In particular, as a general rule, 95% of the dividend amount received by companies and other commercial entities resident in Italy are excluded from taxation. The ordinary rate (24%) applies to the amount subject to tax (5%), which gives an effective tax rate of 1.2%.
Dividends distributed by foreign entities are subject to the above general rule if the dividend is not deductible from the taxable base of the entity that distributes such dividends.
The above exemption is consistent with the provisions of the EU Parent-Subsidiary Directive (Directive 2011/96/EU). Article 4, paragraph 1 of the directive states: "Where a parent company or its permanent establishment, by virtue of the association of the parent company with its subsidiary, receives distributed profits, the member state of the parent company and the member state of its permanent establishment shall, except when the subsidiary is liquidated, either: (a) refrain from taxing such profits; (b) […]".

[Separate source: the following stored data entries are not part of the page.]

**src/design/brh_pkg.sv**
```systemverilog
// ---------------------------------------------------------------------------
// brh_pkg
// types and constants shared by the brightness residency histogram
// ---------------------------------------------------------------------------
package brh_pkg;

	localparam int BINS    = 10;
	localparam int BIN_W   = 4;
	localparam int LEVEL_W = 16;
	localparam int TIME_W  = 64;
	localparam int ACT_W   = 2;
	localparam int IDX_W   = (BINS > 1) ? $clog2(BINS) : 1;
	// quotient never reaches BINS, so IDX_W bits hold it
	localparam int QUO_W   = IDX_W;
	localparam int KW      = (QUO_W > 1) ? $clog2(QUO_W) : 1;
	localparam int DIV_W   = LEVEL_W + 1;
	localparam int REM_W   = LEVEL_W + QUO_W + 1;
	localparam int CFG_IDX_W = 1;

	localparam logic [CFG_IDX_W-1:0] REG_MIN_LEVEL = 1'b0;
	localparam logic [CFG_IDX_W-1:0] REG_MAX_LEVEL = 1'b1;

	typedef enum logic [ACT_W-1:0] {
		ACT_SET   = 2'd0,
		ACT_READ  = 2'd1,
		ACT_CLEAR = 2'd2
	} action_t;

	// controller to datapath
	typedef struct packed {
		logic             capture;
		logic             prep;
		logic             div_step;
		logic [KW-1:0]    div_k;
		logic             update;
		logic             load_set;
		logic             load_read;
		logic [IDX_W-1:0] rd_idx;
		logic             load_clear;
	} cmd_t;

	// datapath to controller
	typedef struct packed {
		logic out_free;
	} stat_t;

endpackage

```
**src/design/brh_datapath.sv**
```systemverilog
// ---------------------------------------------------------------------------
// brh_datapath
// clamp, serial bin divider, bin totals, active bin tracking, output register
// ---------------------------------------------------------------------------
module brh_datapath (
	input  logic                              clk,
	input  logic                              arst_n,
	input  brh_pkg::cmd_t                     cmd,
	output brh_pkg::stat_t                    stat,
	input  logic [brh_pkg::LEVEL_W-1:0]       in_level,
	input  logic [brh_pkg::TIME_W-1:0]        in_now,
	input  logic                              cfg_valid,
	input  logic [brh_pkg::CFG_IDX_W-1:0]     cfg_index,
	input  logic [brh_pkg::LEVEL_W-1:0]       cfg_data,
	output logic                              out_valid,
	input  logic                              out_ready,
	output logic [brh_pkg::BIN_W-1:0]         out_bin_index,
	output logic [brh_pkg::TIME_W-1:0]        out_bin_time,
	output logic                              out_clamped,
	output logic                              out_last
);
	import brh_pkg::*;

	logic [LEVEL_W-1:0] min_q, max_q;
	logic [LEVEL_W-1:0] level_q;
	logic [TIME_W-1:0]  now_q;
	logic [DIV_W-1:0]   d_q;
	logic [REM_W-1:0]   rem_q;
	logic [QUO_W-1:0]   quo_q;
	logic               clamp_q;
	logic [TIME_W-1:0]  delta_q;
	logic [TIME_W-1:0]  total_q [BINS];
	logic [TIME_W-1:0]  start_q;
	logic [BIN_W-1:0]   active_q;
	logic               act_valid_q;

	logic               out_valid_q;
	logic [BIN_W-1:0]   out_idx_q;
	logic [TIME_W-1:0]  out_time_q;
	logic               out_clamp_q;
	logic               out_last_q;

	logic [LEVEL_W-1:0] hi, lvl_c, x;
	logic               clamp_c;
	logic [REM_W-1:0]   sub;
	logic [BIN_W-1:0]   bin_sel;
	logic [TIME_W-1:0]  rd_sum;
	logic               out_free;

	// range collapses to min when max is below it
	always_comb begin
		hi      = (max_q < min_q) ? min_q : max_q;
		clamp_c = 1'b0;
		lvl_c   = level_q;
		if (level_q > hi) begin
			lvl_c   = hi;
			clamp_c = 1'b1;
		end else if (level_q < min_q) begin
			lvl_c   = min_q;
			clamp_c = 1'b1;
		end
		x = lvl_c - min_q;
	end

	assign sub = REM_W'(d_q) << cmd.div_k;

	assign bin_sel = (quo_q >= QUO_W'(BINS)) ? BIN_W'(BINS - 1) : BIN_W'(quo_q);

	always_comb begin
		rd_sum = total_q[cmd.rd_idx];
		if (act_valid_q && (active_q == BIN_W'(cmd.rd_idx)))
			rd_sum = total_q[cmd.rd_idx] + delta_q;
	end

	assign out_free      = !out_valid_q || out_ready;
	assign stat.out_free = out_free;

	always_ff @(posedge clk or negedge arst_n) begin
		if (!arst_n) begin
			min_q <= '0;
			max_q <= LEVEL_W'(255);
		end else if (cfg_valid) begin
			case (cfg_index)
				REG_MIN_LEVEL: min_q <= cfg_data;
				REG_MAX_LEVEL: max_q <= cfg_data;
				default: ;
			endcase
		end
	end

	// capture and division work registers
	always_ff @(posedge clk) begin
		if (cmd.capture) begin
			level_q <= in_level;
			now_q   <= in_now;
		end
		if (cmd.prep) begin
			d_q     <= DIV_W'({1'b0, hi} - {1'b0, min_q} + 1'b1);
			rem_q   <= REM_W'(BINS) * REM_W'(x);
			quo_q   <= '0;
			clamp_q <= clamp_c;
			delta_q <= now_q - start_q;
		end else if (cmd.div_step) begin
			if (rem_q >= sub) begin
				rem_q             <= rem_q - sub;
				quo_q[cmd.div_k]  <= 1'b1;
			end
		end
		if (cmd.update && (!act_valid_q || active_q != bin_sel))
			start_q <= now_q;
	end

	always_ff @(posedge clk or negedge arst_n) begin
		if (!arst_n) begin
			for (int i = 0; i < BINS; i++)
				total_q[i] <= '0;
			active_q    <= '0;
			act_valid_q <= 1'b0;
		end else if (cmd.load_clear) begin
			for (int i = 0; i < BINS; i++)
				total_q[i] <= '0;
			active_q    <= '0;
			act_valid_q <= 1'b0;
		end else if (cmd.update && (!act_valid_q || active_q != bin_sel)) begin
			// close the old bin before opening the new one
			if (act_valid_q)
				total_q[active_q[IDX_W-1:0]] <= total_q[active_q[IDX_W-1:0]] + delta_q;
			active_q    <= bin_sel;
			act_valid_q <= 1'b1;
		end
	end

	always_ff @(posedge clk or negedge arst_n) begin
		if (!arst_n) begin
			out_valid_q <= 1'b0;
		end else if (cmd.load_set || cmd.load_read || cmd.load_clear) begin
			out_valid_q <= 1'b1;
		end else if (out_ready) begin
			out_valid_q <= 1'b0;
		end
	end

	always_ff @(posedge clk) begin
		if (cmd.load_set) begin
			out_idx_q   <= bin_sel;
			out_time_q  <= '0;
			out_clamp_q <= clamp_q;
			out_last_q  <= 1'b1;
		end else if (cmd.load_read) begin
			out_idx_q   <= BIN_W'(cmd.rd_idx);
			out_time_q  <= rd_sum;
			out_clamp_q <= 1'b0;
			out_last_q  <= (cmd.rd_idx == IDX_W'(BINS - 1));
		end else if (cmd.load_clear) begin
			out_idx_q   <= '0;
			out_time_q  <= '0;
			out_clamp_q <= 1'b0;
			out_last_q  <= 1'b1;
		end
	end

	assign out_valid     = out_valid_q;
	assign out_bin_index = out_idx_q;
	assign out_bin_time  = out_time_q;
	assign out_clamped   = out_clamp_q;
	assign out_last      = out_last_q;

endmodule

```
**src/design/brh_ctrl.sv**
```systemverilog
// ---------------------------------------------------------------------------
// brh_ctrl
// sequencer for set, read and clear requests
// ---------------------------------------------------------------------------
module brh_ctrl (
	input  logic                        clk,
	input  logic                        arst_n,
	input  logic                        in_valid,
	output logic                        in_ready,
	input  logic [brh_pkg::ACT_W-1:0]   in_action,
	input  brh_pkg::stat_t              stat,
	output brh_pkg::cmd_t               cmd
);
	import brh_pkg::*;

	typedef enum logic [6:0] {
		S_IDLE    = 7'b0000001,
		S_PREP    = 7'b0000010,
		S_DIV     = 7'b0000100,
		S_UPD     = 7'b0001000,
		S_SET_OUT = 7'b0010000,
		S_READ    = 7'b0100000,
		S_CLR_OUT = 7'b1000000
	} state_t;

	state_t           state_q, state_d;
	logic             rd_mode_q, rd_mode_d;
	logic [KW-1:0]    div_cnt_q, div_cnt_d;
	logic [IDX_W-1:0] rd_cnt_q, rd_cnt_d;
	logic             accept;

	assign in_ready = (state_q == S_IDLE);
	assign accept   = in_valid && in_ready;

	always_comb begin
		state_d   = state_q;
		rd_mode_d = rd_mode_q;
		div_cnt_d = div_cnt_q;
		rd_cnt_d  = rd_cnt_q;
		cmd       = '0;
		cmd.div_k  = div_cnt_q;
		cmd.rd_idx = rd_cnt_q;
		case (state_q)
			S_IDLE: begin
				cmd.capture = accept;
				if (accept) begin
					case (action_t'(in_action))
						ACT_SET: begin
							rd_mode_d = 1'b0;
							state_d   = S_PREP;
						end
						ACT_READ: begin
							rd_mode_d = 1'b1;
							state_d   = S_PREP;
						end
						ACT_CLEAR: state_d = S_CLR_OUT;
						default: ;
					endcase
				end
			end
			S_PREP: begin
				cmd.prep  = 1'b1;
				div_cnt_d = KW'(QUO_W - 1);
				rd_cnt_d  = '0;
				state_d   = rd_mode_q ? S_READ : S_DIV;
			end
			S_DIV: begin
				cmd.div_step = 1'b1;
				if (div_cnt_q == '0)
					state_d = S_UPD;
				else
					div_cnt_d = div_cnt_q - 1'b1;
			end
			S_UPD: begin
				cmd.update = 1'b1;
				state_d    = S_SET_OUT;
			end
			S_SET_OUT: begin
				if (stat.out_free) begin
					cmd.load_set = 1'b1;
					state_d      = S_IDLE;
				end
			end
			S_READ: begin
				if (stat.out_free) begin
					cmd.load_read = 1'b1;
					if (rd_cnt_q == IDX_W'(BINS - 1))
						state_d = S_IDLE;
					else
						rd_cnt_d = rd_cnt_q + 1'b1;
				end
			end
			S_CLR_OUT: begin
				if (stat.out_free) begin
					cmd.load_clear = 1'b1;
					state_d        = S_IDLE;
				end
			end
			default: state_d = S_IDLE;
		endcase
	end

	always_ff @(posedge clk or negedge arst_n) begin
		if (!arst_n) begin
			state_q   <= S_IDLE;
			rd_mode_q <= 1'b0;
			div_cnt_q <= '0;
			rd_cnt_q  <= '0;
		end else begin
			state_q   <= state_d;
			rd_mode_q <= rd_mode_d;
			div_cnt_q <= div_cnt_d;
			rd_cnt_q  <= rd_cnt_d;
		end
	end

endmodule

```
**src/design/brightness_residency_histogram_top.sv**
```systemverilog
// ---------------------------------------------------------------------------
// brightness_residency_histogram_top
// time spent per brightness bin, with set, read and clear requests
// ---------------------------------------------------------------------------
//  channel   direction  handshake             carries
//  s_*       in         s_tvalid / s_tready   request: action, level, now
//  m_*       out        m_tvalid / m_tready   result: bin_index, bin_time, clamped, last
//  cfg_*     in         cfg_valid / cfg_ready min_level, max_level writes
//
//  set runs from accept to result through capture, prepare, 4 divider steps
//  of the bin quotient, bin update and output load.
//  read runs capture, prepare, then one output load per bin, paced by the output register.
//  clear runs capture, then output load; one request is in flight at a time.
//  a full output register stalls the sequencer; the next request is taken when it is idle.
//  arst_n clears all bin totals and the active bin at once.
module brightness_residency_histogram_top (
	input  logic                            clk,
	input  logic                            arst_n,
	input  logic                            s_tvalid,
	output logic                            s_tready,
	input  logic [79:0]                     s_tdata,   // level[15:0], now[79:16]
	input  logic [brh_pkg::ACT_W-1:0]       s_tuser,   // action[1:0]
	output logic                            m_tvalid,
	input  logic                            m_tready,
	output logic [71:0]                     m_tdata,   // bin_index[3:0], bin_time[67:4], zero
	output logic                            m_tuser,   // clamped
	output logic                            m_tlast,
	input  logic                            cfg_valid,
	output logic                            cfg_ready,
	input  logic [brh_pkg::CFG_IDX_W-1:0]   cfg_index,
	input  logic [brh_pkg::LEVEL_W-1:0]     cfg_data
);
	import brh_pkg::*;

	cmd_t               cmd;
	stat_t              stat;
	logic [BIN_W-1:0]   bin_index;
	logic [TIME_W-1:0]  bin_time;

	assign cfg_ready = 1'b1;

	brh_ctrl u_ctrl (
		.clk       (clk),
		.arst_n    (arst_n),
		.in_valid  (s_tvalid),
		.in_ready  (s_tready),
		.in_action (s_tuser),
		.stat      (stat),
		.cmd       (cmd)
	);

	brh_datapath u_dp (
		.clk           (clk),
		.arst_n        (arst_n),
		.cmd           (cmd),
		.stat          (stat),
		.in_level      (s_tdata[LEVEL_W-1:0]),
		.in_now        (s_tdata[LEVEL_W +: TIME_W]),
		.cfg_valid     (cfg_valid),
		.cfg_index     (cfg_index),
		.cfg_data      (cfg_data),
		.out_valid     (m_tvalid),
		.out_ready     (m_tready),
		.out_bin_index (bin_index),
		.out_bin_time  (bin_time),
		.out_clamped   (m_tuser),
		.out_last      (m_tlast)
	);

	assign m_tdata = {4'b0000, bin_time, bin_index};

endmodule

```
**config.mk**
```make
export PLATFORM = sky130hd
export DESIGN_NAME = brightness_residency_histogram_top
export DESIGN_NICKNAME = d
export VERILOG_FILES = /design/src/design/brh_pkg.sv /design/src/design/brh_datapath.sv /design/src/design/brh_ctrl.sv /design/src/design/brightness_residency_histogram_top.sv
export SDC_FILE = /design/constraint.sdc
export NUM_CORES = 2
export LEC_CHECK = 0
export ABC_AREA = 1
export BUFFER_PORTS_ARGS = -buffer_cell sky130_fd_sc_hd__buf_2
export CAP_MARGIN = 20
export CORE_UTILIZATION = 45
export DETAILED_ROUTE_END_ITERATION = 12
export HOLD_SLACK_MARGIN = 0.12
export PLACE_DENSITY_LB_ADDON = 0.05
export REMOVE_ABC_BUFFERS = 1
export SLEW_MARGIN = 0
export SYNTH_ARGS = -nofsm -noshare
export SYNTH_HDL_FRONTEND = slang
export SYNTH_SLANG_ARGS = --single-unit
```
**constraint.sdc**
```tcl
create_clock -name clk -period 7.53 [get_ports clk]
set_input_delay 1.506 -clock clk [delete_from_list [all_inputs] [get_ports clk]]
set_output_delay 1.506 -clock clk [all_outputs]
set_load 0.05 [all_outputs]
```
==> impl_results.md <==
* GRT Total Usage at 37.3%
* Post-route antenna net violation count at 0
* Relative slew slack at about 17%
* # H-tree levels at 3
* Gr ovfl total at 0
* Number of sinks driven by the clock tree at 1013
* Clock transition at the registers of the reported paths at 60 ps
* Slowest stage cell on the critical path: sky130_fd_sc_hd__dfrtp_1
* Summed area of non-filler cells in the final layout at 71200 µm²
* Tmin final at 7070 ps
* Core area at 142000 µm²
* Post-Synth XOR/XNOR Area at roughly 2.3%
* DR vias at 63628
* Ratio of cells with drive above 1 in the final layout at 7.26%
* DR iter-0 viols at 7458
* Area post-placement at 66900 µm²
* Setup Slack @ Placement at 195 ps
* Die Ht at between 300 and 400 µm
* Path type of the worst setup path: reg -> reg
* Final number of hold-violating endpoints at 0
* Critical path required time at between 8000 and 9000 ps
* Sequential element share of the synthesized area at 40.9%
* Cts bufs inserted at 117
* Die W at 380 µm
* Clock tree root driver cell: sky130_fd_sc_hd__clkbuf_16
* WL per Instance at 26.7 µm
* Main combinational cell family by area after synthesis: compound AO/OA/AOI/OAI gates
* Multi-input combinational cell area at ~32000 µm²
* Area of the die at 144000 µm²
* Number of placed instances, taps included at 10148
* Number of global-route vias before repair at around 61000
* Final wirelength at 277 mm
* Clock insertion delay at the later pin of the skew report at 790 ps
* Count of pins over their slew limit at 0
* Pre-Repair DR Iteration Count at 7
* Buffer depth of the longest clock path at 3
* Top cell type by total area after synthesis: sky130_fd_sc_hd__dfrtp_1
* Path class of the lowest-slack min-delay path: reg -> reg
* Vias/cell at 6.13
* Sequential power share at roughly 22%
* Leak pwr at 32.3 nW
* Delay of the slowest cell on the worst path at 400 ps
* Data arrival time of the critical path at 7600 ps
* Nature of the critical path startpoint: flop
* Critical path's most frequent cell: sky130_fd_sc_hd__nand2_1
* Area Growth Syn to Fin at 10.8%
* Layout fillers at 14039
* Relative contribution of the clock network to total power at 15.7%
* Number of hold buffers added after CTS at 0
* CTS tree: yes
* Antenna violations before repair at 14
* Kind of capture point of the worst setup path: flop
* Simple-Gate Fraction of Synth Area at between 15 and 20%
* Synth Cell Area at 64300 µm²
* Fraction of synthesized area in multiplexers at 0.0311%
* Syn Area/Cell at 7.68 µm²
* Endpoints failing setup at 0
* Final RePlAce weighted congestion at 1.07
* Post-route non-filler standard cell count at 10380
* Actual slew at the worst max-slew pin at 1240 ps
* Final setup skew at 50.2 ps
* Number of maximum-capacitance constraint violations at 0
* Most common library cells after synthesis: 1480 x sky130_fd_sc_hd__nand2_1, 1048 x sky130_fd_sc_hd__inv_1, 990 x sky130_fd_sc_hd__o21ai_0, 683 x sky130_fd_sc_hd__dfrtp_1, 650 x sky130_fd_sc_hd__a21oi_1
* Switching part of the total at 53.9%
* Max frequency at around 0.14 GHz
* Final HPWL DP at ~190 mm
* Number of instances in the synthesized netlist at 8369
* Number of inserted diodes at 0
* Synth top area cells: sky130_fd_sc_hd__dfrtp_1 27%, sky130_fd_sc_hd__edfxtp_1 12%, sky130_fd_sc_hd__nand2_1 8.6%
* Warnings, synthesis at 0
* Largest net degree at the start of global routing at 155
* Peak supply drop at 0.407 mV
* Final setup slack of the worst path at between 400 and 500 ps
* Residual DRC at 0
* PD cells at 546 nW/µm²
* Most used flip-flop cell after synthesis: sky130_fd_sc_hd__dfrtp_1
* Register cell area after layout at 26300 µm²
* Share of the cycle needed by the critical path after routing at a little over nine tenths
* Proportion of power drawn by combinational gates at 62.1%
* Count of standard-cell rows at between 100 and 150
* Switching component of the power at 0.0210 W
* Top-area cell type share of the netlist area at 26.6%
* Count of flip-flops with a built-in enable after synthesis at 250
* Largest fanout of any net on the critical path at 30
* FF+latch count, synth at approximately 1000
* Number of buffer cells added on primary ports at 175
* Number of library cell types mapped by synthesis at 70
* Status: finished clean
* Post-synthesis compound-gate area fraction at 22.5%
* Wire length of the first global-routing pass at ~400 mm
* Proportion of synthesized flip-flops having asynchronous set or reset at 68.3%
* Io pins at 181
* Initial core utilization at 45.4%
* Fraction of the mapped netlist area in adder cells at 6.74%
* Cell Int Power at 0.0179 W
* # nets final at 8832
* Most frequently used cell type in the post-synthesis netlist: sky130_fd_sc_hd__nand2_1
==> path summary, 6_finish.rpt <==
kind / from / end / slack [ps] / cells past startpoint
worst max-delay path: u_dp.min_q[3]$_DFFE_PN0P_ / u_dp.rem_q[15]$_DFFE_PP_ / 460 / 40
worst min-delay path: u_dp.out_bin_time[29]$_SDFFE_PP0P_ / u_dp.out_bin_time[29]$_SDFFE_PP0P_ / 450 / 2
worst max register to register: u_dp.min_q[3]$_DFFE_PN0P_ / u_dp.rem_q[15]$_DFFE_PP_ / 460 / 40
worst min register to register: u_dp.out_bin_time[29]$_SDFFE_PP0P_ / u_dp.out_bin_time[29]$_SDFFE_PP0P_ / 450 / 2
max in group asynchronous: arst_n / u_dp.total_q[557]$_DFFE_PN0P_ / 5240 / 2
min in group asynchronous: arst_n / u_dp.total_q[513]$_DFFE_PN0P_ / 760 / 1
==> final cells by class <==
cell class	count	share of cell area [%]
clock inverter	64	1.11
inverter	1072	5.68
sequential	1013	36.9
clock buffer	159	4.66
multi-input combinational	5889	45.6
tap	1890	3.32
timing repair buffer	293	2.78
==> layer usage <==
layer | vias up | wire [µm] | GRT usage [%]
met3 | 743 | 29200 | 8.62
met4 | 8 | 12300 | 14.9
met5 | - | 46 | 0
met2 | 3497 | 121000 | 57.3
li1 | 28839 | - | -
met1 | 30541 | 115000 | 50.5
==> cell usage in the layout (no fill, tap or decap), types with 28 or more instances in the layout <==
cell type                   Yosys  final
sky130_fd_sc_hd__a21o_1        41     41
sky130_fd_sc_hd__a21oi_1      650    648
sky130_fd_sc_hd__a22oi_1      146    146
sky130_fd_sc_hd__a31oi_1       43     40
sky130_fd_sc_hd__a32o_1        43     43
sky130_fd_sc_hd__buf_2         76    174
sky130_fd_sc_hd__buf_4         29    102
sky130_fd_sc_hd__clkbuf_16      0    117
sky130_fd_sc_hd__dfrtp_1      683    679
sky130_fd_sc_hd__dfxtp_1       71     71
sky130_fd_sc_hd__edfxtp_1     250    250
sky130_fd_sc_hd__ha_1         335    334
sky130_fd_sc_hd__inv_1       1048   1036
sky130_fd_sc_hd__nand2_1     1480   1470
sky130_fd_sc_hd__nand3_1      595    595
sky130_fd_sc_hd__nand4_1       43     43
sky130_fd_sc_hd__nor2_1       579    569
sky130_fd_sc_hd__nor3_1        45     45
sky130_fd_sc_hd__o211ai_1      51     51
sky130_fd_sc_hd__o21ai_0      990    981
sky130_fd_sc_hd__o21ai_1       19     28
sky130_fd_sc_hd__o22ai_1      447    447
sky130_fd_sc_hd__xnor2_1       67     67
sky130_fd_sc_hd__xor2_1       104    104
==> kinds of logic after synthesis <==
group / after synthesis
DFF: 1013
AOI/OAI and AO/OA: 2539
buffers and inverters: 1470
and+or+nand+nor: 2830
other: 2
xor gates and xnor gates: 171
adders and majority gates: 342
muxes: 2
==> power groups by stage <==
stage	registers [W]	clock network, W	logic (W)
final	0.00862	0.00612	0.0242
after global routing	0.00879	0.00640	0.0261
after CTS	0.00856	0.00620	0.0231
after detailed placement	0.00864	0	0.0230
after global placement	0.00862	0	0.0228
after floorplan	0.00882	0	0.0145
==> through the flow <==
step,hold slack (ps),util [%],TNS [ps],total power [W]
finish,447,50.3,0,0.0389
global route,463,50.3,-50.6,0.0413
CTS,451,50.2,0,0.0379
detailed placement,435,47.3,0,0.0317
global placement,433,47.2,0,0.0315
floorplan,426,-,-1382330,0.0233
==> worst max-delay path, delay by kind of cell (launching register included) <==
family          cells  cell delay (ps)
compound gates     11             2280
xor+xnor            2              300
fa+ha+maj           5             1560
buf+inv             5              610
flops               1              400
simple gates       17             1700
==> registers in the layout, indices dropped and copies added, names as in the netlist, 17 cells and up <==
register           cells
u_dp.d_q              17
u_dp.delta_q          64
u_dp.now_q            64
u_dp.out_bin_time     64
u_dp.rem_q            21
u_dp.start_q          64
u_dp.total_q         640
==> what timing repair did <==
item / in CTS / in global routing
resized for setup: 0 / 27
setup buffers: 0 / 2
endpoints found under the setup margin: 0 / 9
No activity file was read; power rests on OpenSTA's default activity.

Further, the partial taxation of dividends can be related to EU law and, in particular, to Article 4, paragraph 3, which states: "Each member state shall retain the option of providing that any charges relating to the holding and any losses resulting from the distribution of the profits of the subsidiary may not be deducted from the taxable profits of the parent company. Where the management costs relating to the holding in such a case are fixed as a flat rate, the fixed amount may not exceed 5% of the profits distributed by the subsidiary."

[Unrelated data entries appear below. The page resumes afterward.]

<file path="config.mk">
export PLATFORM = sky130hd
export DESIGN_NAME = integer_to_roman_numeral_flat
export DESIGN_NICKNAME = d
export VERILOG_FILES = /design/src/rtl/itr_pkg.sv /design/src/rtl/itr_intf.sv /design/src/rtl/itr_ctrl.sv /design/src/rtl/itr_dp.sv /design/src/rtl/integer_to_roman_numeral.sv /design/src/flat_wrapper.sv
export VERILOG_INCLUDE_DIRS = /design/src /design/src/rtl
export SDC_FILE = /design/constraint.sdc
export NUM_CORES = 1
export LEC_CHECK = 0
export ABC_AREA = 0
export BUFFER_PORTS_ARGS = -buffer_cell sky130_fd_sc_hd__buf_2
export CORE_UTILIZATION = 47
export CTS_BUF_LIST = sky130_fd_sc_hd__clkbuf_4
export CTS_CLUSTER_DIAMETER = 100
export DETAILED_ROUTE_END_ITERATION = 10
export GPL_TIMING_DRIVEN = 0
export HOLD_SLACK_MARGIN = 0.1
export PLACE_DENSITY = 0.75
export SYNTH_ARGS = -nofsm -noshare
export SYNTH_HDL_FRONTEND = slang
export SYNTH_SLANG_ARGS = --single-unit
export TNS_END_PERCENT = 10
</file>
<file path="constraint.sdc">
create_clock -name clk_i -period 10.7 [get_ports clk_i]
set_input_delay 2.14 -clock clk_i [delete_from_list [all_inputs] [get_ports clk_i]]
set_output_delay 2.14 -clock clk_i [all_outputs]
set_load 0.02 [all_outputs]
</file>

It must be noted, however, that the above treatment is extended to distributing entities resident in non-EU countries and it is not subject to a minimum holding of 10% in the capital of a company, as required by the Parent-Subsidiary Directive to be qualified as a parent company.
The above general rule is subject to two exceptions:
1. Shares and similar financial instruments held for trade by International Financial Reporting Standards (IFRS) adopters, which are fully taxable; and
2. Dividends distributed by companies resident in countries applying privileged tax regimes received directly by the Italian shareholder or indirectly through a (controlled) foreign subsidiary, which are fully taxable, unless one of the two exemptions below are satisfied.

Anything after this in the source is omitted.